- Venue: Aoti Aquatics Centre
- Date: 15 November 2010
- Competitors: 21 from 16 nations

Medalists
| gold medal | Gao Chang | China |
| silver medal | Aya Terakawa | Japan |
| bronze medal | Xu Tianlongzi | China |

= Swimming at the 2010 Asian Games – Women's 50 metre backstroke =

The women's 50 metre backstroke event at the 2010 Asian Games took place on 15 November 2010 at Guangzhou Aoti Aquatics Centre.

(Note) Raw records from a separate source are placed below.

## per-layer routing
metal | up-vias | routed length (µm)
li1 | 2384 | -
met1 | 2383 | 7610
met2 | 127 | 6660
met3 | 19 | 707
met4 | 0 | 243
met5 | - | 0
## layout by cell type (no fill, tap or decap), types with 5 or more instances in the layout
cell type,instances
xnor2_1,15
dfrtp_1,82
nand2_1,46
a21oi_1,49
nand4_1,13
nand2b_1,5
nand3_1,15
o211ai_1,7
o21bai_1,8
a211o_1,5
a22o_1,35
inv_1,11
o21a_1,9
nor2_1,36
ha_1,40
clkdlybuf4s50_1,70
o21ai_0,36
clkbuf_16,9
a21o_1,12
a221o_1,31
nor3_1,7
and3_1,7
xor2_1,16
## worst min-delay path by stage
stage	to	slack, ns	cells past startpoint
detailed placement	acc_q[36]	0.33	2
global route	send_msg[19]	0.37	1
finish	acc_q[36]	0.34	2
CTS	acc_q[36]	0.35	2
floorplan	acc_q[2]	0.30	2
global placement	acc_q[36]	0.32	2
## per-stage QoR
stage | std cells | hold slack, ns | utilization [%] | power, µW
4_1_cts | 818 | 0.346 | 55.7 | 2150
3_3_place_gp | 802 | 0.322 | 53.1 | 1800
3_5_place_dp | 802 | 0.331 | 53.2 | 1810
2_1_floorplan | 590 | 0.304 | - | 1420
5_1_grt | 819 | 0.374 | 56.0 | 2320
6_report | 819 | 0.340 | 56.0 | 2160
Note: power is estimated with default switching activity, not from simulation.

There were 21 competitors from 16 countries who took part in this event. Three heats were held, the heat in which a swimmer competed did not formally matter for advancement, as the swimmers with the top eight times from the entire field qualified for the finals.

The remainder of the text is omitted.